On Mon, 27 Jun 2011 11:12:24 -0600, Mark Anderson <ma.skies@gmail.com> wrote:
> 
> Test for bug.  Current stemming support for notmuch adds extra terms
> to the DB which aren't removed when the file renames are detected.
> 
> When folder tags are added to a message, Xapian terms for both XFOLDER
> and ZXFOLDER are generated.  When one of the filenames are
> renamed/removed, only the XFOLDER tags are removed, leaving it possible
> for a match on a folder: tag that was previously but is no longer a
> match in the maildir.
> ---
> 
> I found this bug last week.  Essentially when the folder:spam tag is
> added and puts the XFOLDERspam, it also inserts the ZXFOLDERspam.  Then
> if the mail is removed from the folder, it neglects to remove
> ZXFOLDERspam.
> 
> This was detected with my offlineimap usage with gmail, still haven't
> polished my personal folder/label transition.  As I was looking into it,
> I saw some unusual things flagged as spam, and investigated.

+1

This bug was reported by Sebastian back in January [1], and I
submitted a test [2], but yours is much more thorough, both
regarding the actual test as well as the commit message.

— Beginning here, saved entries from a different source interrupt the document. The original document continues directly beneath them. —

**src/rtl/coreresetp_sdif_rst_seq.sv**
```systemverilog
// Sequenced release of up to four SDIF blocks: PHY reset first, then core reset once the
// SDIF reports ready for a programmable delay, with timeout detection and hot-reset gating.
module coreresetp_sdif_rst_seq #(
   parameter int unsigned TIMEOUT     = 1000,
   parameter int unsigned RELEASE_DLY = 16
) (
   input  logic       CLK_BASE,
   input  logic       RESET,
   input  logic       START,
   input  logic [3:0] SDIF_EN,
   input  logic [3:0] SDIF_READY,
   input  logic [3:0] HOT_REQ,
   output logic [3:0] SDIF_PHY_RESET_N,
   output logic [3:0] SDIF_CORE_RESET_N,
   output logic       DONE,
   output logic       TIMEOUT_ERR,
   output logic [1:0] ERR_IDX
);

   localparam logic [15:0] TMO_LAST = 16'(TIMEOUT - 1);
   localparam logic [15:0] REL_LAST = 16'(RELEASE_DLY - 1);

   typedef enum logic [2:0] {
      IDLE,
      SEL,
      WAIT_READY,
      CORE_DLY,
      NEXT,
      DONE_ST,
      ERR
   } state_t;

   state_t      state, state_nxt;
   logic [1:0]  idx, idx_nxt;
   logic [15:0] cnt, cnt_nxt;
   logic [3:0]  phy_rel, phy_nxt;
   logic [3:0]  core_rel, core_nxt;
   logic        start_q;
   logic        start_armed;
   logic        start_edge;
   logic [3:0]  ready_p0;
   logic [3:0]  ready_s;
   logic [3:0]  core_n_q;
   logic        done_q;
   logic        terr_q;
   logic [1:0]  err_idx_q;

   // SDIF_READY crosses into CLK_BASE through two flops
   always_ff @(posedge CLK_BASE or posedge RESET) begin
      if (RESET) begin
         ready_p0 <= 4'b0000;
         ready_s  <= 4'b0000;
      end else begin
         ready_p0 <= SDIF_READY;
         ready_s  <= ready_p0;
      end
   end

   // start_armed blocks a START that was already high when reset released
   always_ff @(posedge CLK_BASE or posedge RESET) begin
      if (RESET) begin
         start_q     <= 1'b0;
         start_armed <= 1'b0;
      end else begin
         start_q <= START;
         if (!START) begin
            start_armed <= 1'b1;
         end
      end
   end

   assign start_edge = START & ~start_q & start_armed;

   always_ff @(posedge CLK_BASE or posedge RESET) begin
      if (RESET) begin
         state    <= IDLE;
         idx      <= 2'd0;
         cnt      <= 16'd0;
         phy_rel  <= 4'b0000;
         core_rel <= 4'b0000;
      end else begin
         state    <= state_nxt;
         idx      <= idx_nxt;
         cnt      <= cnt_nxt;
         phy_rel  <= phy_nxt;
         core_rel <= core_nxt;
      end
   end

   always_comb begin
      state_nxt = state;
      idx_nxt   = idx;
      cnt_nxt   = cnt;
      phy_nxt   = phy_rel;
      core_nxt  = core_rel;
      case (state)
         IDLE: begin
            if (start_edge) begin
               state_nxt = SEL;
               idx_nxt   = 2'd0;
               cnt_nxt   = 16'd0;
            end
         end
         SEL: begin
            if (!SDIF_EN[idx]) begin
               state_nxt = NEXT;
            end else begin
               phy_nxt[idx] = 1'b1;
               cnt_nxt      = 16'd0;
               state_nxt    = WAIT_READY;
            end
         end
         WAIT_READY: begin
            if (ready_s[idx]) begin
               cnt_nxt   = 16'd0;
               state_nxt = CORE_DLY;
            end else if (cnt == TMO_LAST) begin
               state_nxt = ERR;
            end else begin
               cnt_nxt = cnt + 16'd1;
            end
         end
         CORE_DLY: begin
            // a ready drop restarts the whole wait, including a fresh timeout window
            if (!ready_s[idx]) begin
               cnt_nxt   = 16'd0;
               state_nxt = WAIT_READY;
            end else if (cnt == REL_LAST) begin
               core_nxt[idx] = 1'b1;
               state_nxt     = NEXT;
            end else begin
               cnt_nxt = cnt + 16'd1;
            end
         end
         NEXT: begin
            if (idx == 2'd3) begin
               state_nxt = DONE_ST;
            end else begin
               idx_nxt   = idx + 2'd1;
               state_nxt = SEL;
            end
         end
         DONE_ST, ERR: begin
            if (start_edge) begin
               state_nxt = SEL;
               idx_nxt   = 2'd0;
               cnt_nxt   = 16'd0;
               phy_nxt   = 4'b0000;
               core_nxt  = 4'b0000;
            end
         end
         default: begin
            state_nxt = IDLE;
         end
      endcase
   end

   // status and core outputs load from next-state values so they change with the FSM
   always_ff @(posedge CLK_BASE or posedge RESET) begin
      if (RESET) begin
         core_n_q  <= 4'b0000;
         done_q    <= 1'b0;
         terr_q    <= 1'b0;
         err_idx_q <= 2'b00;
      end else begin
         core_n_q  <= core_nxt & ~HOT_REQ;
         done_q    <= (state_nxt == DONE_ST);
         terr_q    <= (state_nxt == ERR);
         err_idx_q <= (state_nxt == ERR) ? idx_nxt : 2'b00;
      end
   end

   assign SDIF_PHY_RESET_N  = phy_rel;
   assign SDIF_CORE_RESET_N = core_n_q;
   assign DONE              = done_q;
   assign TIMEOUT_ERR       = terr_q;
   assign ERR_IDX           = err_idx_q;

endmodule

```
**config.mk**
```make
export PLATFORM = sky130hd
export DESIGN_NAME = coreresetp_sdif_rst_seq
export DESIGN_NICKNAME = d
export VERILOG_FILES = /design/src/rtl/coreresetp_sdif_rst_seq.sv
export SDC_FILE = /design/constraint.sdc
export NUM_CORES = 1
export LEC_CHECK = 0
export ABC_AREA = 1
export CORE_UTILIZATION = 43
export CTS_BUF_LIST = sky130_fd_sc_hd__clkbuf_16
export DETAILED_ROUTE_END_ITERATION = 10
export PLACE_DENSITY_LB_ADDON = 0.08
export SYNTH_ARGS = -nofsm -noshare
export SYNTH_HDL_FRONTEND = slang
export SYNTH_SLANG_ARGS = --single-unit
```
**constraint.sdc**
```tcl
create_clock -name CLK_BASE -period 2.3 [get_ports CLK_BASE]
set_input_delay 0.69 -clock CLK_BASE [delete_from_list [all_inputs] [get_ports CLK_BASE]]
set_output_delay 0.69 -clock CLK_BASE [all_outputs]
set_load 0.005 [all_outputs]
```
==> results of run 1 <==
-- critical path, delay by kind of cell --
| kind | cells | cell delay (ps) |
|---|---|---|
| buffers and inverters | 3 | 770 |
| AO/OA/AOI/OAI | 1 | 90 |
| AND/OR/NAND/NOR | 5 | 730 |
-- cell usage in the layout (no fill, tap or decap), types with 5 or more instances in the layout --
| master | instances |
|---|---|
| buf_4 | 6 |
| clkbuf_16 | 5 |
| clkdlybuf4s50_1 | 26 |
| dfrtp_1 | 47 |
| inv_1 | 43 |
| inv_2 | 7 |
| nand2_1 | 130 |
| nand3_1 | 40 |
| nand4_1 | 20 |
| nor2_1 | 27 |
| nor2_2 | 7 |
| o21ai_0 | 17 |
-- where the power goes --
group	switching [mW]	total, mW	internal, mW
Clock	0.324	0.728	0.403
Combinational	0.813	1.28	0.463
Sequential	0.135	1.12	0.988
Total	1.27	3.13	1.85
-- kinds of logic after synthesis --
kind of cell	Yosys count	synth area share, %
buf+inv	58	9.17
compound gates	28	5.76
simple gates	238	40.0
fa+ha+maj	1	0.461
flops	47	43.3
xor+xnor	4	1.29
-- stage by stage --
| step | hold slack (ps) | TNS (ps) | total power, mW | setup WS [ps] | util (%) |
|---|---|---|---|---|---|
| 6_report | 351 | 0 | 3.13 | 250 | 53.6 |
| 5_1_grt | 355 | 0 | 3.37 | 35.5 | 53.6 |
| 4_1_cts | 353 | 0 | 3.15 | 230 | 53.6 |
| 3_5_place_dp | 337 | -356 | 2.41 | -59.0 | 51.2 |
| 3_3_place_gp | 334 | -1.84 | 2.40 | -1.84 | 51.2 |
| 2_1_floorplan | 331 | 0 | 2.02 | 494 | - |
-- final cells by class --
type	instances	share of cell area, %
timing repair buffer	33	10.1
tap	75	2.92
sequential	47	36.6
inverter	49	5.72
clock inverter	3	0.623
clock buffer	5	3.89
multi-input combinational	271	40.1
-- path summary, 6_finish.rpt --
kind | start | to | slack [ps]
min in group asynchronous | RESET | cnt[14] | 680
worst min register to register | ready_p0[0] | ready_s[0] | 350
max in group asynchronous | RESET | SDIF_PHY_RESET_N[3] | 1140
worst min-delay path | ready_p0[0] | ready_s[0] | 350
worst max-delay path | START | cnt[8] | 250
worst max register to register | idx[0] | cnt[8] | 300
-- per-layer routing --
layer,GRT usage (%),vias to the layer above,part of all wire (%)
met3,4.00,4,4.2
met5,0,-,0
met4,4.82,0,0.73
met2,31.5,60,43
li1,-,1272,-
met1,31.2,1137,52
-- flip-flops by register name, summed over array words and instances (netlist names) --
name	flops
cnt	16
SDIF_CORE_RESET_N	4
SDIF_PHY_RESET_N	4
core_rel	4
ready_p0	4
ready_s	4
state	3
ERR_IDX	2
idx	2
DONE	1
TIMEOUT_ERR	1
start_armed	1
start_q	1
==> out/metrics.cfg, run 1 <==
[timing]
max_clock_freq_ghz = 0.488
skew_ps = 5.08
finalHoldViolations = 0
timing.final.crit_share_pct = 89.1
tightest_slew_ps = 539
slew_headroom_pct = 63.9
rsz0062_at_grt = no
setup_viol = 0
timing.final.crit_period_ps = 2050
drv_slew = 0

[placement]
place_area_um2 = 3070
place_congestion = 0.876
place_hpwl_mm = 4.56
placedCellCount = 475
port_buffers = 26

[die]
die_x_um = 81.4
start_util_pct = 45.3
placeableCoreArea_um2 = 5990
die_h_um = 81.4
die_area_um2 = 6630
io_pins = 27
rows = 28

[job]
cap_violations = 0

[drt]
dr.pass1.iters = 5
vias_per_cell = 5.12
drc = 0
vias = 2473
routed_wl_mm = 6.14
first_iter_violations = 126
ant_nets = 0
avgRoutedWirePerCell_um = 12.7

[finish]
final_cells = 483
stdcell_area_um2 = 3210
fill_cells = 593
regArea_um2 = 1180
multi_input_area_um2 = 1290
final_nets = 423
antennaDiodeCount = 0
drive_gt1_share_pct = 9.31
area_growth_pct = 18.4

[synth]
ys_types = 31
synth.top_cell.area_share_pct = 43.3
avgSynthCellArea_um2 = 7.22
synth-edff-count = 0
synth_area_um2 = 2710
ys_async_sr_fraction_pct = 100
ys_warn_count = 0
syn-num-nets = 392
ys_seq_area_share_pct = 43.3
synth-main-ff-cell = dfrtp_1
synthTopCellsByCount = 130 x nand2_1, 47 x dfrtp_1, 43 x inv_1
synth_most_common_cell = nand2_1
syn_inst = 376
synth_top_area_cell = dfrtp_1
ys_ff_latch = 47
synth_area_leaders = dfrtp_1 43%, nand2_1 18%, nand3_1 7.4%, inv_1 5.9%, nand4_1 4.6%

[setup_path]
arrival_ps = 2280
worstPathRequired_ps = 2530
setup.worst_path.class = in2reg
r2r_cells = 9
endpoint_kind = flop
path_cells = clkdlybuf4s50_1, nand3_1, inv_1, o21ai_0, nor2_2, nand3_4, inv_2, nand2_1, nand2_1
crit_fanout = 19
max_stage_delay_ps = 490
start_kind = input port
critPathMostFrequentCell = nand2_1
crit_slowest_cell = clkdlybuf4s50_1

[clocking]
post_cts_resized = 0
cts_buffers = 5
cts_tree = built
cts.clk_slew.worst_paths_ps = 70
postCtsSetupBuffers = 0
cts_root_buf = clkbuf_16
clock-sinks = 47
cts_max_level = 2
clk_path_buf_depth = 2
holdBufCountCts = 0
clock_latency_ps = 290

[global_routing]
grt_pass1_vias = 2221
grt_max_degree = 35
antenna_found_initial = 0
grt_usage_pct = 21.1
overflow = 0
grt_pass1_wl_mm = 10.6

[pwr]
powerDensity_nw_per_um2 = 973
p_leak_nw = 1.67
irDropWorstVdd_uv = 508

[status]
status = finished clean

[worst_hold_path]
hold_class = reg2reg
whs_path_depth = 0

No activity file was read; power rests on OpenSTA's default activity.
==> run 2, diff against run 1 <==
CTS_BUF_LIST = not set   (was sky130_fd_sc_hd__clkbuf_16)
RECOVER_POWER = 100   (was not set)
==> out/metrics.cfg, run 2 (synthesis results as in run 1) <==
[timing]
slew_headroom_pct = 59.5  ; was 63.9%
timing.hold.ws_ps = 357  ; was 351 ps
skew_ps = 7.90  ; was 5.08 ps
setup_viol = 0  ; unchanged
drv_slew = 0  ; unchanged
max_clock_freq_ghz = 0.494  ; was 0.488 GHz
timing.final.crit_share_pct = 88.1  ; was 89.1%
timing.final.crit_period_ps = 2030  ; was 2050 ps
rsz0062_at_grt = no  ; unchanged
finalHoldViolations = 0  ; unchanged
tightest_slew_ps = 607  ; was 539 ps

[pwr]
p_leak_nw = 1.67  ; about the same
pwr-share-seq_pct = 38.8  ; was 35.9%
switchingPower_mw = 1.25  ; was 1.27 mW
irDropWorstVdd_uv = 467  ; was 508 uV
p_clk_share_pct = 18.2  ; was 23.3%
p_int_mw = 1.64  ; was 1.85 mW
powerDensity_nw_per_um2 = 915  ; was 973 nW/um2
combinationalPowerShare_pct = 43.0  ; was 40.8%
report.power.total_mw = 2.89  ; was 3.13 mW
sw_frac_of_total_pct = 43.2  ; was 40.7%

[setup_path]
r2r_slack_ps = 290  ; was 300 ps
r2r_cells = 10  ; was 9
crit_fanout = 19  ; unchanged
start_kind = input port  ; unchanged
endpoint_kind = flop  ; unchanged
r2r-start = idx[0]  ; unchanged
worstPathRequired_ps = 2550  ; was 2530 ps
r2r_end = cnt[8]  ; unchanged
setup.worst_path.class = in2reg  ; unchanged
arrival_ps = 2270  ; was 2280 ps

[finish]
final_nets = 423  ; unchanged
fill_cells = 605  ; was 593
utilization_pct = 52.7  ; was 53.6%
largest_register_ffs = 16  ; unchanged
layout.cells.most_common_list = 130 x nand2_1, 47 x dfrtp_1, 43 x inv_1, 40 x nand3_1, 28 x nor2_1  ; was 130 x nand2_1, 47 x dfrtp_1, 43 x inv_1, 40 x nand3_1, 27 x nor2_1
layout.cells.most_common = nand2_1  ; unchanged
antennaDiodeCount = 0  ; unchanged
top_register = cnt  ; unchanged
area_growth_pct = 16.2  ; was 18.4%
drive_gt1_share_pct = 8.82  ; was 9.31%

[job]
cap_violations = 0  ; unchanged

[clocking]
clock-sinks = 47  ; unchanged
postCtsSetupBuffers = 0  ; unchanged
post_cts_resized = 0  ; unchanged
holdBufCountCts = 0  ; unchanged
cts_tree = built  ; unchanged
cts_root_buf = clkbuf_8  ; was clkbuf_16
clock_latency_ps = 310  ; was 290 ps
cts_buffers = 5  ; unchanged
clk_path_buf_depth = 2  ; unchanged
cts_max_level = 2  ; unchanged
cts.clk_slew.worst_paths_ps = 90  ; was 70 ps

[die]
die_x_um = 81.4  ; unchanged
placeableCoreArea_um2 = 5990  ; unchanged
start_util_pct = 45.3  ; unchanged
die_area_um2 = 6630  ; unchanged
rows = 28  ; unchanged
io_pins = 27  ; unchanged
die_h_um = 81.4  ; unchanged

[drt]
first_iter_violations = 124  ; was 126
ant_nets = 0  ; unchanged
drc = 0  ; unchanged
dr.pass1.iters = 5  ; unchanged
vias = 2482  ; was 2473
routed_wl_mm = 6.11  ; was 6.14 mm
avgRoutedWirePerCell_um = 12.7  ; about the same
vias_per_cell = 5.14  ; was 5.12

[placement]
place_hpwl_mm = 4.56  ; unchanged
place_congestion = 0.876  ; unchanged
port_buffers = 26  ; unchanged

[global_routing]
antenna_found_initial = 0  ; unchanged
overflow = 0  ; unchanged
grt_pass1_vias = 2215  ; was 2221
grt_pass1_wl_mm = 10.5  ; was 10.6 mm
grt_max_degree = 35  ; unchanged
grt_usage_pct = 21.1  ; about the same

[worst_hold_path]
min_from = ready_p0[2]  ; was ready_p0[0]
hold_class = reg2reg  ; unchanged
whs_path_depth = 0  ; unchanged
whs_endpoint = ready_s[2]  ; was ready_s[0]

[status]
status = finished clean  ; unchanged

## run 2: cell count changes in the layout (fill, tap and decap cells not counted)
cell / before / now
clkbuf_1: 0 / 1
inv_2: 7 / 6
nor2_2: 7 / 6
nor2_1: 27 / 28
clkdlybuf4s50_1: 26 / 9
clkbuf_16: 5 / 0
buf_4: 6 / 4
clkbuf_8: 0 / 5
clkbuf_4: 0 / 2
dlygate4sd3_1: 0 / 17
## run 2: how the worst max path moves through the flow
stage               depth (start not counted)  slack (ps)  endpoint   from
floorplan                                   1         490      DONE  RESET
global placement                            9          -2    cnt[3]  START
detailed placement                          9         -60    cnt[8]  START
CTS                                         9         250    cnt[8]  START
global route                                9          70    cnt[4]  START
finish                                      9         270    cnt[8]  START
## run 2: final cells by class
class	count	area [um2]	share of cell area (%)
flip-flops and latches	47	1180	37.3
repair buffers	33	325	10.3
multi-input cells	271	1290	40.8
well taps	75	93.8	2.98
clock inverters	2	16.3	0.516
clock buffers	6	72.6	2.30
inverters	49	184	5.83
## run 2: critical path: stages
cell and delay [ps]:
clkdlybuf4s50_1 490, nand3_1 200, inv_1 90, o21ai_0 90
nor2_2 160, nand3_4 230, inv_2 190, nand2_1 70
nand2_1 70
## run 2: layer usage
| layer | vias up | wire [um] | track usage [%] |
|---|---|---|---|
| li1 | 1276 | - | - |
| met1 | 1135 | 3150 | 31.3 |
| met2 | 66 | 2600 | 31.3 |
| met3 | 5 | 303 | 4.33 |
| met4 | 0 | 56 | 4.82 |
| met5 | - | 0 | 0 |
## run 2: power by group through the flow
stage	Combinational, mW	Clock, mW	Sequential (mW)
2_1_floorplan	0.936	0	1.08
3_3_place_gp	1.26	0	1.14
3_5_place_dp	1.27	0	1.14
4_1_cts	1.28	0.543	1.12
5_1_grt	1.40	0.580	1.14
6_report	1.24	0.525	1.12
## run 2: through the flow
step                      area [um2]  instances  setup slack [ps]  setup TNS (ps)
after floorplan                 2710        376               494               0
after global placement          3070        475             -1.84           -1.84
after detailed placement        3070        475             -59.0            -356
after CTS                       3160        483               253               0
after global routing            3150        483              67.5               0
final                           3150        483               275               0
==> run 3, diff against run 2 <==
ABC_AREA = not set   (was 1)
==> out/metrics.cfg, run 3 <==
[finish]
utilization_pct = 56.9  ; was 52.7%
layout.cells.most_common_list = 47 x dfrtp_1, 25 x buf_4, 17 x dlygate4sd3_1, 16 x nand2_1, 16 x o21ai_0  ; was 130 x nand2_1, 47 x dfrtp_1, 43 x inv_1, 40 x nand3_1, 28 x nor2_1
layout.cells.most_common = dfrtp_1  ; was nand2_1
fill_cells = 472  ; was 605
final_nets = 294  ; was 423
antennaDiodeCount = 0  ; unchanged
largest_register_ffs = 16  ; unchanged
area_growth_pct = 26.6  ; was 16.2%
top_register = cnt  ; unchanged
regArea_um2 = 1180  ; unchanged
drive_gt1_share_pct = 17.2  ; was 8.82%
multi_input_area_um2 = 1060  ; was 1290 um2

[timing]
timing.final.crit_share_pct = 95.5  ; was 88.1%
timing.hold.ws_ps = 353  ; was 357 ps
fin_ws_ps = 103  ; was 275 ps
slew_headroom_pct = 25.7  ; was 59.5%
drv_slew = 0  ; unchanged
tightest_slew_ps = 1120  ; was 607 ps
setup_viol = 0  ; unchanged
skew_ps = 6.90  ; was 7.90 ps
rsz0062_at_grt = no  ; unchanged
max_clock_freq_ghz = 0.455  ; was 0.494 GHz
timing.final.crit_period_ps = 2200  ; was 2030 ps
finalHoldViolations = 0  ; unchanged

[pwr]
powerDensity_nw_per_um2 = 527  ; was 915 nW/um2
irDropWorstVdd_uv = 366  ; was 467 uV
report.power.total_mw = 1.55  ; was 2.89 mW
p_leak_nw = 1.25  ; was 1.67 nW

[global_routing]
antenna_found_initial = 0  ; unchanged
overflow = 0  ; unchanged
grt_usage_pct = 19.2  ; was 21.1%
grt_pass1_vias = 1740  ; was 2215
grt_max_degree = 48  ; was 35
grt_pass1_wl_mm = 8.20  ; was 10.5 mm

[placement]
port_buffers = 26  ; unchanged
place_congestion = 0.851  ; was 0.876
dp_slack_ps = -183  ; was -59.0 ps
place_hpwl_mm = 3.52  ; was 4.56 mm

[die]
start_util_pct = 45.0  ; was 45.3%
placeableCoreArea_um2 = 5170  ; was 5990 um2
die_h_um = 75.5  ; was 81.4 um
die_x_um = 75.5  ; was 81.4 um
die_area_um2 = 5710  ; was 6630 um2
rows = 26  ; was 28
io_pins = 27  ; unchanged

[clocking]
cts_root_buf = clkbuf_8  ; unchanged
holdBufCountCts = 0  ; unchanged
cts_buffers = 5  ; unchanged
cts_max_level = 2  ; unchanged
clk_path_buf_depth = 2  ; unchanged
clock-sinks = 47  ; unchanged
cts.clk_slew.worst_paths_ps = 90  ; about the same
cts_tree = built  ; unchanged
clock_latency_ps = 300  ; was 310 ps

[drt]
vias = 1916  ; was 2482
routed_wl_mm = 4.90  ; was 6.11 mm
avgRoutedWirePerCell_um = 14.0  ; was 12.7 um
drc = 0  ; unchanged
first_iter_violations = 132  ; was 124
dr.pass1.iters = 4  ; was 5
vias_per_cell = 5.49  ; was 5.14
ant_nets = 0  ; unchanged

[synth]
synth_most_common_cell = dfrtp_1  ; was nand2_1
ys_warn_count = 0  ; unchanged
ys_seq_area_share_pct = 50.6  ; was 43.3%
ys_types = 51  ; was 31
synth-edff-count = 0  ; unchanged
syn_inst = 227  ; was 376
syn-num-nets = 243  ; was 392
avgSynthCellArea_um2 = 10.2  ; was 7.22 um2
synth_top_area_cell = dfrtp_1  ; unchanged
synthTopCellsByCount = 47 x dfrtp_1, 16 x nand2_1, 15 x nor2_1, 15 x o21ai_0, 11 x inv_1  ; was 130 x nand2_1, 47 x dfrtp_1, 43 x inv_1
synth.top_cell.area_share_pct = 50.6  ; was 43.3%
ys_async_sr_fraction_pct = 100  ; unchanged
synth-main-ff-cell = dfrtp_1  ; unchanged
synth_area_leaders = dfrtp_1 51%, o21ai_0 3.2%, o31ai_1 2.9%, mux2i_1 2.6%, nand2_1 2.6%  ; was dfrtp_1 43%, nand2_1 18%, nand3_1 7.4%, inv_1 5.9%, nand4_1 4.6%
synth_area_um2 = 2330  ; was 2710 um2
ys_ff_latch = 47  ; unchanged

[setup_path]
start_kind = flop  ; was input port
crit_fanout = 4  ; was 19
setup.worst_path.class = reg2reg  ; was in2reg
arrival_ps = 2420  ; was 2270 ps
endpoint_kind = flop  ; unchanged
worstPathRequired_ps = 2520  ; was 2550 ps

[worst_hold_path]
hold_class = reg2reg  ; unchanged

[status]
status = finished clean  ; unchanged

[job]
cap_violations = 0  ; unchanged

## run 3: cell types whose count changed after synthesis, sizes merged, moves of 7 or more
cell / before / now
nor2: 37 / 16
inv: 49 / 11
nand3: 42 / 9
o31ai: 1 / 11
nor3: 2 / 10
nand4: 20 / 4
nand2: 135 / 16
nor2b: 0 / 7
## run 3: final timing paths
kind / startpoint / slack, ps / cells past startpoint / endpoint
setup / recovery: cnt[1] / 100 / 8 / ERR_IDX[1]
hold / removal: ready_p0[1] / 350 / 0 / ready_s[1]
setup reg to reg: cnt[1] / 100 / 8 / ERR_IDX[1]
hold reg to reg: ready_p0[1] / 350 / 0 / ready_s[1]
max in group asynchronous: RESET / 440 / 3 / cnt[2]
min in group asynchronous: RESET / 1190 / 3 / cnt[11]
## run 3: power by group
part / switching (mW) / internal [mW] / total [mW]
logic: 0.0803 / 0.0870 / 0.167
clock network: 0.290 / 0.218 / 0.507
registers: 0.0244 / 0.854 / 0.878
total: 0.394 / 1.16 / 1.55
## run 3: cell families after synthesis
| family | after synthesis | synth area share (%) |
|---|---|---|
| and+or+nand+nor | 89 | 22.4 |
| AOI/OAI and AO/OA | 58 | 17.3 |
| DFF | 47 | 50.6 |
| buffers and inverters | 22 | 4.09 |
| muxes | 8 | 4.03 |
| adders and majority gates | 2 | 0.968 |
| xor gates and xnor gates | 1 | 0.699 |
## run 3: layout make-up
| cell class | instances | share of cell area, % |
|---|---|---|
| Timing Repair Buffer | 55 | 16.3 |
| Clock inverter | 3 | 0.850 |
| Clock buffer | 5 | 2.34 |
| Multi-Input combinational cell | 158 | 36.2 |
| Tap cell | 70 | 2.97 |
| Inverter | 11 | 1.40 |
| Sequential cell | 47 | 39.9 |
## run 3: per-layer routing
metal	vias up	global-route usage, %	routed length [um]
met5	-	0	0
met4	0	6.58	42
met3	4	3.17	137
met2	40	29.0	2240
met1	934	28.1	2470
li1	938	-	-
## run 3: critical path: stages, from the launching register on
cell and delay, ps:
dfrtp_1 380, ha_1 170, or4bb_1 460, nor4_4 270, buf_4 170, and4_1 250, nor3_1 80, buf_4 160
nor3b_2 170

I'd forgotten all about this issue myself, so it's very nice
to see it brought up again.

Thanks!

> 
>  test/notmuch-test            |    1 +
>  test/search-folder-coherence |   48 ++++++++++++++++++++++++++++++++++++++++++
>  2 files changed, 49 insertions(+), 0 deletions(-)
>  create mode 100755 test/search-folder-coherence
> 
> diff --git a/test/notmuch-test b/test/notmuch-test
> index fe85c6a..79e6267 100755
> --- a/test/notmuch-test
> +++ b/test/notmuch-test
> @@ -41,6 +41,7 @@ TESTS="
>    maildir-sync
>    crypto
>    symbol-hiding
> +  search-folder-coherence
>  "
>  TESTS=${NOTMUCH_TESTS:=$TESTS}
>  
> diff --git a/test/search-folder-coherence b/test/search-folder-coherence
> new file mode 100755
> index 0000000..cf3ba40
> --- /dev/null
> +++ b/test/search-folder-coherence
> @@ -0,0 +1,48 @@
> +#!/usr/bin/env bash
> +test_description='folder tags removed and added through file renames remain consistent'
> +. ./test-lib.sh
> +
> +test_begin_subtest "No new messages"
> +output=$(NOTMUCH_NEW)
> +test_expect_equal "$output" "No new mail."
> +
> +
> +test_begin_subtest "Single new message"
> +generate_message
> +file_x=$gen_msg_filename
> +id_x=$gen_msg_id
> +output=$(NOTMUCH_NEW)
> +test_expect_equal "$output" "Added 1 new message to the database."
> +
> +test_begin_subtest "Add second folder for same message"
> +dir=$(dirname $file_x)
> +mkdir $dir/spam
> +cp $file_x $dir/spam
> +output=$(NOTMUCH_NEW)
> +test_expect_equal "$output" "No new mail."
> +
> +
> +test_begin_subtest "Multiple files for same message"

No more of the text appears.